Cuartos de final del Masters 1000 de Toronto, un cuadro donde no podía faltar el principal favorito al título, Daniil Medvedev. El ruso se ha plantado ya entre los ocho mejores del torneo y no se asusta al ver su nombre en lo más alto, como primer cabeza de serie. De hecho, en su mente está ya el objetivo de asaltar la cima del ranking ATP en algún momento, siempre y cuando Novak Djokovic lo permita. Antes de enfrentarse a Hurkacz por un puesto en semifinales, el de Moscú dejó interesantes reflexiones sobre su última victoria y su evolución mental con el paso de los años.
Triunfo sobre Duckworth
“Hoy tuvimos grandes intercambios, todos los tiros que quise hacer funcionaron, incluso a final, donde perdí algo de concentración. Él empezó a jugar un poco mejor, lo cual es normal, cuando a uno le enfrentas contra una pared lo normal es que empieces a mejorar, les pasa a todos. Perdí un par de servicios y fue suficiente para que me rompiera el saque, pero estoy contento con mi juego con el 5-4, mantuve la calma hasta lograr la victoria y terminé con un ace. Creo que cuando compito así me convierte en alguien muy peligroso para cualquiera, alguien que no es fácil de batir, aunque siempre es posible vencer a cualquiera. Mi propósito es que sea lo más difícil posible”.

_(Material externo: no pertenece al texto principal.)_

===== src/design/efr_pkg.sv =====
// Shared types, constants and the CRC-16 byte update for the escaped frame receiver.
// No dependencies; imported by every module of the block.
package efr_pkg;

    localparam int STORE_DEPTH = 512;
    localparam int ADDR_W      = $clog2(STORE_DEPTH);
    localparam int LEN_W       = $clog2(STORE_DEPTH + 1);
    localparam int IDX_W       = 9;
    localparam int CMP_W       = ((LEN_W > IDX_W) ? LEN_W : IDX_W) + 1;

    localparam logic [1:0] FUNC_PUSH    = 2'd0;
    localparam logic [1:0] FUNC_READ    = 2'd1;
    localparam logic [1:0] FUNC_RELEASE = 2'd2;

    localparam logic [1:0] REG_START_CODE  = 2'd0;
    localparam logic [1:0] REG_END_CODE    = 2'd1;
    localparam logic [1:0] REG_ESCAPE_CODE = 2'd2;

    localparam logic [7:0] START_CODE_RST  = 8'h01;
    localparam logic [7:0] END_CODE_RST    = 8'h04;
    localparam logic [7:0] ESCAPE_CODE_RST = 8'h10;

    typedef enum logic [2:0] {
        EV_ABSORBED = 3'd0,
        EV_GOOD     = 3'd1,
        EV_BAD      = 3'd2,
        EV_DROPPED  = 3'd3,
        EV_READ     = 3'd4,
        EV_RELEASED = 3'd5
    } event_t;

    typedef struct packed {
        event_t      ev;
        logic        held;
        logic [9:0]  length;
        logic        rd_ok;
        logic [15:0] crc;
        logic [15:0] tail;
    } stage_t;

    localparam logic [15:0] NIB_TAB [16] = '{
        16'h0000, 16'h1021, 16'h2042, 16'h3063, 16'h4084, 16'h50a5, 16'h60c6, 16'h70e7,
        16'h8108, 16'h9129, 16'ha14a, 16'hb16b, 16'hc18c, 16'hd1ad, 16'he1ce, 16'hf1ef
    };

    function automatic logic [15:0] crc_feed(input logic [15:0] crc, input logic [7:0] b);
        logic [15:0] c;
        c = NIB_TAB[crc[15:12] ^ b[7:4]] ^ {crc[11:0], 4'h0};
        c = NIB_TAB[c[15:12] ^ b[3:0]] ^ {c[11:0], 4'h0};
        return c;
    endfunction

endpackage


===== src/design/escaped_frame_receiver_crc16_core.sv =====
// Top level of the escaped frame receiver with CRC-16 frame check.
// Depends on efr_pkg, efr_store_ram, efr_rx_ctrl and efr_out_pipe.
//
// Usage:
//   Input words arrive on item_valid/item_ready with func, rx_byte and read_index.
//   func selects push of a line byte, read of a stored byte, or release of a held frame.
//   Each input word produces exactly one result word on result_valid/result_ready.
//   The start, end and escape codes are written through cfg_write, cfg_index and
//   cfg_data while the block is idle; a write takes effect at the next clock edge.
//   From acceptance to result_valid a word passes the first stage register, which
//   takes the state update and the store access, and then the output register.
//   Throughput is one word per cycle while result_ready is high; the per-byte CRC update
//   runs two nibble table steps in the same cycle, and the RAM registers its read data.
//   When the receiver stalls, the output register holds its word and the first stage
//   holds the next one; item_ready drops only when both are full.
//   Reset restores the default codes, empties the frame, clears the escape and held
//   flags and the CRC. The store contents are not cleared; entries are only read
//   below the current length, so no clearing pass is needed.
module escaped_frame_receiver_crc16_core
    import efr_pkg::*;
(
    input  logic             clk,
    input  logic             rst_n,
    input  logic             cfg_write,
    input  logic [1:0]       cfg_index,
    input  logic [7:0]       cfg_data,
    input  logic             item_valid,
    output logic             item_ready,
    input  logic [1:0]       func,
    input  logic [7:0]       rx_byte,
    input  logic [IDX_W-1:0] read_index,
    output logic             result_valid,
    input  logic             result_ready,
    output logic [2:0]       event_res,
    output logic             frame_held,
    output logic [9:0]       frame_length,
    output logic [7:0]       read_data,
    output logic [15:0]      computed_crc,
    output logic [15:0]      received_crc
);

    logic              ram_we;
    logic [ADDR_W-1:0] ram_waddr;
    logic [7:0]        ram_wdata;
    logic              ram_re;
    logic [ADDR_W-1:0] ram_raddr;
    logic [7:0]        ram_rdata;
    stage_t            stage;
    logic              stage_valid;
    logic              stage_take;

    efr_store_ram u_store (
        .clk   (clk),
        .we    (ram_we),
        .waddr (ram_waddr),
        .wdata (ram_wdata),
        .re    (ram_re),
        .raddr (ram_raddr),
        .rdata (ram_rdata)
    );

    efr_rx_ctrl u_ctrl (
        .clk         (clk),
        .rst_n       (rst_n),
        .cfg_write   (cfg_write),
        .cfg_index   (cfg_index),
        .cfg_data    (cfg_data),
        .item_valid  (item_valid),
        .item_ready  (item_ready),
        .func        (func),
        .rx_byte     (rx_byte),
        .read_index  (read_index),
        .ram_we      (ram_we),
        .ram_waddr   (ram_waddr),
        .ram_wdata   (ram_wdata),
        .ram_re      (ram_re),
        .ram_raddr   (ram_raddr),
        .stage       (stage),
        .stage_valid (stage_valid),
        .stage_take  (stage_take)
    );

    efr_out_pipe u_out (
        .clk          (clk),
        .rst_n        (rst_n),
        .stage        (stage),
        .stage_valid  (stage_valid),
        .stage_take   (stage_take),
        .ram_rdata    (ram_rdata),
        .result_valid (result_valid),
        .result_ready (result_ready),
        .event_res    (event_res),
        .frame_held   (frame_held),
        .frame_length (frame_length),
        .read_data    (read_data),
        .computed_crc (computed_crc),
        .received_crc (received_crc)
    );

endmodule


===== src/design/efr_store_ram.sv =====
// Frame store: single write port, single read port, registered read data.
// Depends on efr_pkg for depth and address width.
module efr_store_ram
    import efr_pkg::*;
(
    input  logic              clk,
    input  logic              we,
    input  logic [ADDR_W-1:0] waddr,
    input  logic [7:0]        wdata,
    input  logic              re,
    input  logic [ADDR_W-1:0] raddr,
    output logic [7:0]        rdata
);

    logic [7:0] store_mem [STORE_DEPTH];
    logic [7:0] rdata_reg;

    always_ff @(posedge clk)
    begin
        if (we)
        begin
            store_mem[waddr] <= wdata;
        end
    end

    always_ff @(posedge clk)
    begin
        if (re)
        begin
            rdata_reg <= store_mem[raddr];
        end
    end

    assign rdata = rdata_reg;

endmodule


===== src/design/efr_rx_ctrl.sv =====
// Input decode, code registers, frame state and CRC tracking; drives the store ports.
// Depends on efr_pkg; feeds the first pipeline stage to efr_out_pipe.
module efr_rx_ctrl
    import efr_pkg::*;
(
    input  logic              clk,
    input  logic              rst_n,
    input  logic              cfg_write,
    input  logic [1:0]        cfg_index,
    input  logic [7:0]        cfg_data,
    input  logic              item_valid,
    output logic              item_ready,
    input  logic [1:0]        func,
    input  logic [7:0]        rx_byte,
    input  logic [IDX_W-1:0]  read_index,
    output logic              ram_we,
    output logic [ADDR_W-1:0] ram_waddr,
    output logic [7:0]        ram_wdata,
    output logic              ram_re,
    output logic [ADDR_W-1:0] ram_raddr,
    output stage_t            stage,
    output logic              stage_valid,
    input  logic              stage_take
);

    logic [7:0]       start_code_reg, end_code_reg, escape_code_reg;
    logic [LEN_W-1:0] len_reg, len_next;
    logic [15:0]      crc_reg, crc_next;
    logic [7:0]       tail0_reg, tail0_next, tail1_reg, tail1_next;
    logic             esc_reg, esc_next;
    logic             held_reg, held_next;
    logic             stage_valid_reg;
    stage_t           stage_reg, stage_next;
    logic             accept;
    logic             put;
    logic             rd_ok;
    logic             do_read;
    event_t           ev;
    logic [ADDR_W-1:0] put_addr;

    assign item_ready = !stage_valid_reg || stage_take;
    assign accept     = item_valid && item_ready;

    always_comb
    begin
        len_next   = len_reg;
        crc_next   = crc_reg;
        tail0_next = tail0_reg;
        tail1_next = tail1_reg;
        esc_next   = esc_reg;
        held_next  = held_reg;
        ev         = EV_ABSORBED;
        put        = 1'b0;
        rd_ok      = 1'b0;
        do_read    = 1'b0;
        put_addr   = '0;
        if (accept)
        begin
            unique case (func)
                FUNC_PUSH:
                begin
                    if (held_reg)
                    begin
                        ev = EV_DROPPED;
                    end
                    else
                    begin
                        if (len_reg >= LEN_W'(STORE_DEPTH))
                        begin
                            len_next   = '0;
                            crc_next   = '0;
                            tail0_next = '0;
                            tail1_next = '0;
                        end
                        priority if (esc_reg)
                        begin
                            put      = 1'b1;
                            esc_next = 1'b0;
                        end
                        else if (rx_byte == start_code_reg)
                        begin
                            len_next   = '0;
                            crc_next   = '0;
                            tail0_next = '0;
                            tail1_next = '0;
                        end
                        else if (rx_byte == end_code_reg)
                        begin
                            if (len_next > LEN_W'(2) && crc_next == {tail1_next, tail0_next})
                            begin
                                held_next = 1'b1;
                                ev        = EV_GOOD;
                            end
                            else
                            begin
                                ev = EV_BAD;
                            end
                        end
                        else if (rx_byte == escape_code_reg)
                        begin
                            esc_next = 1'b1;
                        end
                        else
                        begin
                            put = 1'b1;
                        end
                        if (put)
                        begin
                            put_addr = ADDR_W'(len_next);
                            if (len_next >= LEN_W'(2))
                            begin
                                crc_next = crc_feed(crc_next, tail0_next);
                            end
                            tail0_next = tail1_next;
                            tail1_next = rx_byte;
                            len_next   = len_next + LEN_W'(1);
                        end
                    end
                end
                FUNC_READ:
                begin
                    ev      = EV_READ;
                    do_read = 1'b1;
                    rd_ok   = (CMP_W'(read_index) < CMP_W'(len_reg)) &&
                              (CMP_W'(read_index) < CMP_W'(STORE_DEPTH));
                end
                FUNC_RELEASE:
                begin
                    held_next = 1'b0;
                    ev        = EV_RELEASED;
                end
                default:
                begin
                    ev = EV_ABSORBED;
                end
            endcase
        end
    end

    always_comb
    begin
        stage_next        = stage_reg;
        stage_next.ev     = ev;
        stage_next.held   = held_next;
        stage_next.length = 10'(len_next);
        stage_next.rd_ok  = rd_ok;
        stage_next.crc    = (len_next >= LEN_W'(2)) ? crc_next : 16'h0000;
        stage_next.tail   = (len_next >= LEN_W'(2)) ? {tail1_next, tail0_next} : 16'h0000;
    end

    assign ram_we    = put;
    assign ram_waddr = put_addr;
    assign ram_wdata = rx_byte;
    assign ram_re    = do_read;
    assign ram_raddr = ADDR_W'(read_index);

    always_ff @(posedge clk or negedge rst_n)
    begin
        if (!rst_n)
        begin
            start_code_reg  <= START_CODE_RST;
            end_code_reg    <= END_CODE_RST;
            escape_code_reg <= ESCAPE_CODE_RST;
            len_reg         <= '0;
            crc_reg         <= '0;
            tail0_reg       <= '0;
            tail1_reg       <= '0;
            esc_reg         <= 1'b0;
            held_reg        <= 1'b0;
            stage_valid_reg <= 1'b0;
        end
        else
        begin
            if (cfg_write)
            begin
                unique case (cfg_index)
                    REG_START_CODE:  start_code_reg  <= cfg_data;
                    REG_END_CODE:    end_code_reg    <= cfg_data;
                    REG_ESCAPE_CODE: escape_code_reg <= cfg_data;
                    default:         start_code_reg  <= start_code_reg;
                endcase
            end
            len_reg   <= len_next;
            crc_reg   <= crc_next;
            tail0_reg <= tail0_next;
            tail1_reg <= tail1_next;
            esc_reg   <= esc_next;
            held_reg  <= held_next;
            if (accept)
            begin
                stage_valid_reg <= 1'b1;
            end
            else if (stage_take)
            begin
                stage_valid_reg <= 1'b0;
            end
        end
    end

    always_ff @(posedge clk)
    begin
        if (accept)
        begin
            stage_reg <= stage_next;
        end
    end

    assign stage       = stage_reg;
    assign stage_valid = stage_valid_reg;

endmodule


===== src/design/efr_out_pipe.sv =====
// Output register: joins the first stage with the store read data and holds the word
// until it is taken. Depends on efr_pkg.
module efr_out_pipe
    import efr_pkg::*;
(
    input  logic        clk,
    input  logic        rst_n,
    input  stage_t      stage,
    input  logic        stage_valid,
    output logic        stage_take,
    input  logic [7:0]  ram_rdata,
    output logic        result_valid,
    input  logic        result_ready,
    output logic [2:0]  event_res,
    output logic        frame_held,
    output logic [9:0]  frame_length,
    output logic [7:0]  read_data,
    output logic [15:0] computed_crc,
    output logic [15:0] received_crc
);

    logic        out_valid_reg;
    logic [2:0]  event_reg;
    logic        held_reg;
    logic [9:0]  length_reg;
    logic [7:0]  read_data_reg;
    logic [15:0] crc_reg;
    logic [15:0] tail_reg;

    assign stage_take = stage_valid && (!out_valid_reg || result_ready);

    always_ff @(posedge clk or negedge rst_n)
    begin
        if (!rst_n)
        begin
            out_valid_reg <= 1'b0;
        end
        else if (stage_take)
        begin
            out_valid_reg <= 1'b1;
        end
        else if (result_ready)
        begin
            out_valid_reg <= 1'b0;
        end
    end

    always_ff @(posedge clk)
    begin
        if (stage_take)
        begin
            event_reg     <= stage.ev;
            held_reg      <= stage.held;
            length_reg    <= stage.length;
            read_data_reg <= stage.rd_ok ? ram_rdata : 8'h00;
            crc_reg       <= stage.crc;
            tail_reg      <= stage.tail;
        end
    end

    assign result_valid = out_valid_reg;
    assign event_res    = event_reg;
    assign frame_held   = held_reg;
    assign frame_length = length_reg;
    assign read_data    = read_data_reg;
    assign computed_crc = crc_reg;
    assign received_crc = tail_reg;

endmodule

===== config.mk =====
export PLATFORM = sky130hd
export DESIGN_NAME = escaped_frame_receiver_crc16_core
export DESIGN_NICKNAME = d
export VERILOG_FILES = /design/src/design/efr_pkg.sv /design/src/design/escaped_frame_receiver_crc16_core.sv /design/src/design/efr_store_ram.sv /design/src/design/efr_rx_ctrl.sv /design/src/design/efr_out_pipe.sv
export SDC_FILE = /design/constraint.sdc
export NUM_CORES = 2
export LEC_CHECK = 0
export BUFFER_PORTS_ARGS = -buffer_cell sky130_fd_sc_hd__buf_2
export CORE_ASPECT_RATIO = 1.5
export CORE_UTILIZATION = 25
export DETAILED_ROUTE_END_ITERATION = 8
export GPL_TIMING_DRIVEN = 0
export PLACE_DENSITY = 0.37
export RECOVER_POWER = 25
export SYNTH_ARGS = -nofsm -noshare
export SYNTH_HDL_FRONTEND = slang
export SYNTH_SLANG_ARGS = --single-unit

===== constraint.sdc =====
create_clock -name clk -period 5.35 [get_ports clk]
set_input_delay 0.2675 -clock clk [delete_from_list [all_inputs] [get_ports clk]]
set_output_delay 0.2675 -clock clk [all_outputs]
set_load 0.01 [all_outputs]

La mentalidad en el tenista profesional
“Es súper importante para la mayoría de los tenistas, por eso el Big3 es diferente a todos, porque incluso los días en los que juegan mal son capaces de reconocerlo y de ganar partidos, sobre todo en torneos de Grand Slam. Ahí es donde se vuelve muy duro para los jóvenes, donde ves muy cerca la posibilidad de ganar por primera vez a un gran jugador, un top10, pero luego en la próxima ronda puedes perder contra alguien fuera del top100 o algo así. Eso es complicado de aprender. Este año lo hemos visto, jóvenes haciendo grandes resultados y luego caer en primeras rondas varias semanas, pero por cosas así a la gente le gusta el tenis. También me ha pasado a mí, torneos donde perdí y no me sentí bien, pero luego es fundamental levantarse y subir de nuevo el nivel. Cada día en el circuito aprendes una nueva lección”.
El sueño de ser número 1
“Para empezar, llegar a ser el Nº1 del mundo estando Novak Djokovic todavía por aquí no es algo sencillo, ya que él está ganando todos los partidos que ha jugado en torneos de Grand Slam, así que necesitas ganarle a él en la final. Me pasó en Australia, así que nunca se sabe, de haberle ganado aquel día quizá estaría hoy más cerca, serían 800 puntos más para mí y 100 menos para él, pero me ganó, esa esa la realidad. Simplemente intento sacar mi mejor tenis, sé que si un año gano dos Grand Slams y un par de Masters 1000 seré el nuevo Nº1, así que por esto es lo que lucho. Por supuesto que quiero ser Nº1, pero antes necesito ganar los grandes títulos, eso es lo que estoy intentando”.
Las lecciones del circuito ATP
“Han sido muchas hasta llegar aquí, el circuito es mi vida, no tengo otra profesión más allá de esta. Es como un trabajo que empieza a las 08:00, donde comienzo a entrenar en la pista, y que termina a las 18:00 de la tarde, como cualquier otro trabajo. Diria que el tour te enseña a convivir contigo mismo, lo cual no es fácil y sé por qué lo digo. Son muchos torneos y, pese a que tengas muchos amigos, después de cada partido estarás solo en tu habitación, sobre todo si no estás casado (risas). Esta es una de las cosas más complicadas de manejar, el no tratar con demasiadas personas, la vida del tenista no está hecha para todo el mundo”.